Escucho al pueblo llano (o más bien, dada la situación, al pueblo «en cuesta»), del que me honro en formar parte, pedir a voz en cuello «penas de cárcel» para los corruptos. No estoy de acuerdo. Cuando digo que no me parece que enviar a un corrupto a la cárcel sirva de reparación para los delitos cometidos, mis interlocutores se escandalizan como si creyeran que me erijo en defensora de esa hez de la sociedad que es el político trincón, putrefacto e inmoral. ¡Por supuesto que no! Creo que un político deshonesto es un sociópata. Que como tal debería ser procesado, juzgado y condenado. Pero que no es la cárcel el lugar donde debe expiar sus culpas. Estamos hartos de ver cómo, en los años de felipismo, por ejemplo, se castigó con penas de prisión que parecían ejemplares a sujetos que cometieron fechorías por las cuales merecían ser expulsados de la especie humana. Dichos elementos ingresaron en sus celdas con baño «en suite», en penitenciarías donde gozaron de muchos privilegios (alguno cumplió condena en un apartamento especial sito en una cárcel de mujeres, para evitar agresiones por parte de los presos comunes, que suelen tener su propia idea de la justicia y aplicarla expeditivamente).

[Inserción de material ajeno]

==> config.mk <==
export PLATFORM = sky130hd
export DESIGN_NAME = stereo_adpcm_nibble_decoder_core_flat
export DESIGN_NICKNAME = d
export VERILOG_FILES = /design/src/rtl/core/sadpcm_pkg.sv /design/src/rtl/core/sadpcm_if.sv /design/src/rtl/core/sadpcm_lane.sv /design/src/rtl/core/sadpcm_merge.sv /design/src/rtl/core/stereo_adpcm_nibble_decoder_core.sv /design/src/flat_wrapper.sv
export VERILOG_INCLUDE_DIRS = /design/src /design/src/rtl/core
export SDC_FILE = /design/constraint.sdc
export NUM_CORES = 1
export LEC_CHECK = 0
export BUFFER_PORTS_ARGS = -buffer_cell sky130_fd_sc_hd__buf_2
export CORE_AREA = 2 2 186 133
export CTS_BUF_LIST = sky130_fd_sc_hd__clkbuf_8
export CTS_CLUSTER_DIAMETER = 40
export CTS_CLUSTER_SIZE = 16
export DETAILED_ROUTE_END_ITERATION = 6
export DIE_AREA = 0 0 188 135
export PLACE_DENSITY = 0.78
export SYNTH_ARGS = -nofsm -noshare
export SYNTH_HDL_FRONTEND = slang
export SYNTH_SLANG_ARGS = --single-unit
==> constraint.sdc <==
create_clock -name clk -period 18.7 [get_ports clk]
set_input_delay 3.74 -clock clk [delete_from_list [all_inputs] [get_ports clk]]
set_output_delay 3.74 -clock clk [all_outputs]
set_load 0.01 [all_outputs]
--- src/rtl/core/cmpt_outq.sv ---
// Two-word output queue that parts the pipeline from the output stall.
// No package dependency.
module cmpt_outq (
	input  logic clk,
	input  logic arst_n,
	input  logic push,
	input  logic push_data,
	output logic full,
	output logic out_valid,
	input  logic out_stall,
	output logic out_data
);

	logic [1:0] data_q;
	logic       wr_ptr_q, rd_ptr_q;
	logic [1:0] count_q;
	logic       pop;

	assign pop       = out_valid & ~out_stall;
	assign out_valid = (count_q != 2'd0);
	assign full      = (count_q == 2'd2);
	assign out_data  = data_q[rd_ptr_q];

	always_ff @(posedge clk or negedge arst_n) begin
		if (!arst_n) begin
			wr_ptr_q <= 1'b0;
			rd_ptr_q <= 1'b0;
			count_q  <= 2'd0;
		end else begin
			if (push) begin
				wr_ptr_q <= ~wr_ptr_q;
			end
			if (pop) begin
				rd_ptr_q <= ~rd_ptr_q;
			end
			case ({push, pop})
				2'b10:   count_q <= count_q + 2'd1;
				2'b01:   count_q <= count_q - 2'd1;
				default: count_q <= count_q;
			endcase
		end
	end

	always_ff @(posedge clk) begin
		if (push) begin
			data_q[wr_ptr_q] <= push_data;
		end
	end

endmodule

--- config.mk ---
export PLATFORM = sky130hd
export DESIGN_NAME = cmpt_outq
export DESIGN_NICKNAME = d
export VERILOG_FILES = /design/src/rtl/core/cmpt_outq.sv
export SDC_FILE = /design/constraint.sdc
export NUM_CORES = 1
export LEC_CHECK = 0
export BUFFER_PORTS_ARGS = -buffer_cell sky130_fd_sc_hd__buf_4
export CAP_MARGIN = 40
export CELL_PAD_IN_SITES_DETAIL_PLACEMENT = 0
export CELL_PAD_IN_SITES_GLOBAL_PLACEMENT = 2
export CORE_AREA = 2 2 39 41
export DETAILED_ROUTE_END_ITERATION = 8
export DIE_AREA = 0 0 41 43
export HOLD_SLACK_MARGIN = 0.1
export PLACE_DENSITY_LB_ADDON = 0.3
export SKIP_CTS_REPAIR_TIMING = 1
export SLEW_MARGIN = 25
export SYNTH_ARGS = -nofsm -noshare
export SYNTH_HDL_FRONTEND = slang
export SYNTH_SLANG_ARGS = --single-unit
export TNS_END_PERCENT = 100
--- constraint.sdc ---
create_clock -name clk -period 3.88 [get_ports clk]
set_clock_uncertainty 0.2 [all_clocks]
set_input_delay 0.194 -clock clk [delete_from_list [all_inputs] [get_ports clk]]
set_output_delay 0.194 -clock clk [all_outputs]
set_load 0.005 [all_outputs]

Entre beneficios penitenciarios, buena conducta, rebajas de pena por estudios y demás, un día salen a la calle, cumplida ya su «deuda con la sociedad», donde les está esperando el dineral que le han afanado al contribuyente español. ¿Nadie se acuerda de Luis Roldán? ¿Dónde está el dinero que saqueó...?

Creo, pues, que la pena más justa para el corrompido es que devuelva lo robado, embargándolo a perpetuidad si es preciso. Como decía Madariaga, la cárcel más incómoda y triste es la de la pobreza. Habría que condenar a los sociópatas corruptos a ser pobres de por vida.